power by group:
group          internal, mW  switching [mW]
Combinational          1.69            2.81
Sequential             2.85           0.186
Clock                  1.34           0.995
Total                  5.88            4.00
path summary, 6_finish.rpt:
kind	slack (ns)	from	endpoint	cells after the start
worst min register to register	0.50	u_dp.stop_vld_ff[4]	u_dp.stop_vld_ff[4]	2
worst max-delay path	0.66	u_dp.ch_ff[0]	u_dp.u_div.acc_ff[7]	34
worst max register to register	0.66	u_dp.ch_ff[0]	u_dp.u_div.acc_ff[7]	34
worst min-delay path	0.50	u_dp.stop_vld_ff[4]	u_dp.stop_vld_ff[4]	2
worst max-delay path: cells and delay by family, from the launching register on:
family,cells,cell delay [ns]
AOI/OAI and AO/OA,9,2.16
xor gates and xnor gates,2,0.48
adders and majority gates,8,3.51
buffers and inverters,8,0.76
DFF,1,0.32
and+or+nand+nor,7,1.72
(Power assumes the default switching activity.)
__________
- **Problem requirements**: What lines of the data contain the string "worst"? List them.

- **Final answer**:
worst min register to register	0.50	u_dp.stop_vld_ff[4]	u_dp.stop_vld_ff[4]	2
worst max-delay path	0.66	u_dp.ch_ff[0]	u_dp.u_div.acc_ff[7]	34
worst max register to register	0.66	u_dp.ch_ff[0]	u_dp.u_div.acc_ff[7]	34
worst min-delay path	0.50	u_dp.stop_vld_ff[4]	u_dp.stop_vld_ff[4]	2
worst max-delay path: cells and delay by family, from the launching register on:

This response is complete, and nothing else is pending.